You are the program manager responsible for pilot execution and scale-readiness planning. The pilot must run for 6 weeks and produce a recommendation for whether to scale, extend, or stop the program before the next quarterly planning cycle.
Key Stakeholders
The VP of Support wants measurable productivity gains this quarter. The Head of Quality is concerned that faster handling could reduce resolution accuracy. The Engineering Manager wants to avoid scaling a tool that still creates workflow instability. Finance will only approve broader rollout if the pilot shows a credible path to at least $1.5M in annualized savings.
Constraints
- Pilot duration is fixed at 6 weeks
- Budget remaining is $180,000
- Team is 8 people: 3 engineers, 1 data analyst, 1 PM, 1 operations lead, 2 QA specialists
- No additional headcount can be added before scale decision
- Tool can only be enabled for English-language merchant support tickets during the pilot
- Legal requires human review on all refund-related recommendations
Complications
- Two weeks into the pilot, agents report that the tool is helpful for simple tickets but unreliable for policy-edge cases.

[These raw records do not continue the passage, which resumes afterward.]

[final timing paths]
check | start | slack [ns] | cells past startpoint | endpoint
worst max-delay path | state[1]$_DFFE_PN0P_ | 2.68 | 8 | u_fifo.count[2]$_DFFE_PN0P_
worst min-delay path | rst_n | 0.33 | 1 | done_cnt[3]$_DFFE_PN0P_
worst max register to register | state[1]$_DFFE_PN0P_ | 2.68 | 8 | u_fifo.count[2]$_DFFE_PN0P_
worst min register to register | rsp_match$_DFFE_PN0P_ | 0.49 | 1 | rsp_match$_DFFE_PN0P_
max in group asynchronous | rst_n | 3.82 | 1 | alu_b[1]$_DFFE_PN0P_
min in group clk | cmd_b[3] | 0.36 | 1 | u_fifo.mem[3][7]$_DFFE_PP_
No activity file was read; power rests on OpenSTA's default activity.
===== config.mk =====
export PLATFORM = sky130hd
export DESIGN_NAME = mtp_issue_unit
export DESIGN_NICKNAME = d
export VERILOG_FILES = /design/src/rtl/mtp_issue_unit.sv
export SDC_FILE = /design/constraint.sdc
export NUM_CORES = 1
export LEC_CHECK = 0
export CAP_MARGIN = 20
export CORE_ASPECT_RATIO = 0.9
export CORE_UTILIZATION = 40
export CTS_CLUSTER_DIAMETER = 60
export CTS_CLUSTER_SIZE = 8
export DETAILED_ROUTE_END_ITERATION = 6
export MAX_ROUTING_LAYER = met4
export PLACE_DENSITY = 0.67
export REMOVE_ABC_BUFFERS = 1
export SETUP_SLACK_MARGIN = 0.4
export SLEW_MARGIN = 20
export SYNTH_ARGS = -nofsm -noshare
export SYNTH_HDL_FRONTEND = slang
export SYNTH_SLANG_ARGS = --single-unit

===== constraint.sdc =====
create_clock -name clk -period 5.4 [get_ports clk]
set_input_delay 1.08 -clock clk [delete_from_list [all_inputs] [get_ports clk]]
set_output_delay 1.08 -clock clk [all_outputs]
set_load 0.01 [all_outputs]
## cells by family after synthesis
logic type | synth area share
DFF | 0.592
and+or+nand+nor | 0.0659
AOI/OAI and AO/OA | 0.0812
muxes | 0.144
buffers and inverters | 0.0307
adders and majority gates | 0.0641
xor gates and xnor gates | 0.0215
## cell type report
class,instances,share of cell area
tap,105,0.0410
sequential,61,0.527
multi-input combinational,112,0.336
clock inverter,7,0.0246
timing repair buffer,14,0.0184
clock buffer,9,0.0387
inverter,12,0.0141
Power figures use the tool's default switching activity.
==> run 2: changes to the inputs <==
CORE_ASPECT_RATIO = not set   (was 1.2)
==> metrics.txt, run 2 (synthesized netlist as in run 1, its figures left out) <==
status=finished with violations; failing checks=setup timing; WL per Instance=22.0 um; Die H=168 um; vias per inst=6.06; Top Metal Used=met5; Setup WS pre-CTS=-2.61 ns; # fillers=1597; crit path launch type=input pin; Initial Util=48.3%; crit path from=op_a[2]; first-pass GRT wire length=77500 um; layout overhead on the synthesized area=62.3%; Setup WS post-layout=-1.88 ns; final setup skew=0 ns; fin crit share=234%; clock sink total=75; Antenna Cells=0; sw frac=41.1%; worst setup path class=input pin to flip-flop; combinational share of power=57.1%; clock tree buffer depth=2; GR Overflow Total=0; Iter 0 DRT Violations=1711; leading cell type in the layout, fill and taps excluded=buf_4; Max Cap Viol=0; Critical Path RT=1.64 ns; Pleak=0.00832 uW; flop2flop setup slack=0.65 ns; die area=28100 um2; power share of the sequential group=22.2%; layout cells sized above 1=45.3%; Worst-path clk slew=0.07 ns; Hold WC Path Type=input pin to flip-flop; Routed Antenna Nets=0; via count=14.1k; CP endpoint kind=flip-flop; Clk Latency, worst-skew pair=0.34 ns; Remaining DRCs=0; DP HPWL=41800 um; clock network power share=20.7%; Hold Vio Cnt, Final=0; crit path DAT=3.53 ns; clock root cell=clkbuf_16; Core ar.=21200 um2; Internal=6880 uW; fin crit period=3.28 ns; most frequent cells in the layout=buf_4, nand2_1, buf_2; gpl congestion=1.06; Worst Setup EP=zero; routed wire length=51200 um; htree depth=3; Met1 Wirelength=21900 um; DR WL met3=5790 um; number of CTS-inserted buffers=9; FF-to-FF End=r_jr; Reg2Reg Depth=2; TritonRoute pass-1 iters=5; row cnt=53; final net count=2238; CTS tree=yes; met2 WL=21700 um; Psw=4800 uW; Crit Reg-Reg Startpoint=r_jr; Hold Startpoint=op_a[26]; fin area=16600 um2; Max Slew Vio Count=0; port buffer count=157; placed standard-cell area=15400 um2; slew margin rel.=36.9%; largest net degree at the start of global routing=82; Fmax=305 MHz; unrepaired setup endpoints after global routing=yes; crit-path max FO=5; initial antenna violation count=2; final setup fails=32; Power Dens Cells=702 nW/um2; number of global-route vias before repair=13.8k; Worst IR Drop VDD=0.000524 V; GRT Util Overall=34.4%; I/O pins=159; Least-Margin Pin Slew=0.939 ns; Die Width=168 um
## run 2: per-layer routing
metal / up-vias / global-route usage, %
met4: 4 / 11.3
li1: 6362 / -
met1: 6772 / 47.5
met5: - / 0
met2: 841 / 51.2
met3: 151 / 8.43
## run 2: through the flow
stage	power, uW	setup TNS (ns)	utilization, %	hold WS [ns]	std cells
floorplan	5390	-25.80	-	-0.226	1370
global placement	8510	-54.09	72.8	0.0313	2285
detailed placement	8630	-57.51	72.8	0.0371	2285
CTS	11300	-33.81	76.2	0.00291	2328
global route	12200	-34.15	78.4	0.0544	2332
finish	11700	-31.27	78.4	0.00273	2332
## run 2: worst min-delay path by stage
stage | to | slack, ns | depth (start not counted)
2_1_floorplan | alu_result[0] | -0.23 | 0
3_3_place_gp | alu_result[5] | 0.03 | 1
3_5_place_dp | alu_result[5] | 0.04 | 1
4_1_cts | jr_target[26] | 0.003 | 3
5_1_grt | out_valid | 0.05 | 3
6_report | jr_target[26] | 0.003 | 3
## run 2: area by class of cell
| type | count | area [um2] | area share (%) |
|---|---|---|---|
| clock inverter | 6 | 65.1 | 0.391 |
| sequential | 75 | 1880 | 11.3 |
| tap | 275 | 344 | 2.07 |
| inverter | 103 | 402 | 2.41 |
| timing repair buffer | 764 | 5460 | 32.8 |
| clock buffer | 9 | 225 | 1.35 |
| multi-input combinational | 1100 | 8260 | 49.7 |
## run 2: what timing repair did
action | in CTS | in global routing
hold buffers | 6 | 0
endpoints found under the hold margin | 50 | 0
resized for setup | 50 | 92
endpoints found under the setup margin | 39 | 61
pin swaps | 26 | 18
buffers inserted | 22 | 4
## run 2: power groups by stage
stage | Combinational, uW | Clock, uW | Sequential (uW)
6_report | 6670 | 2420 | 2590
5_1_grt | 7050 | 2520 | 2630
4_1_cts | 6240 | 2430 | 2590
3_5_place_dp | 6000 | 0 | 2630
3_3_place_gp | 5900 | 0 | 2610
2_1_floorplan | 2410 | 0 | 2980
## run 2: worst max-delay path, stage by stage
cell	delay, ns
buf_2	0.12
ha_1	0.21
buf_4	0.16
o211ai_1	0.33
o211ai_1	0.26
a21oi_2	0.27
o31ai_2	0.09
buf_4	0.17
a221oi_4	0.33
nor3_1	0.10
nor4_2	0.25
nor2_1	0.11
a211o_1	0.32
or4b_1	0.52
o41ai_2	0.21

- The VP of Support is pushing to declare success early if handle time improves by 10%, even if quality metrics are still inconclusive.
- Engineering has identified a latency issue that affects 8% of pilot sessions during peak hours.
Your Task
- Define the pilot success criteria, including primary metrics, guardrails, and scale gates.
- Create an execution plan for running the pilot and making a scale/no-scale decision.
- Explain how you would handle conflicting stakeholder definitions of success.
- Propose a risk mitigation and rollback approach if pilot results are mixed.
- Recommend whether broad rollout should be full, phased, or delayed based on your framework.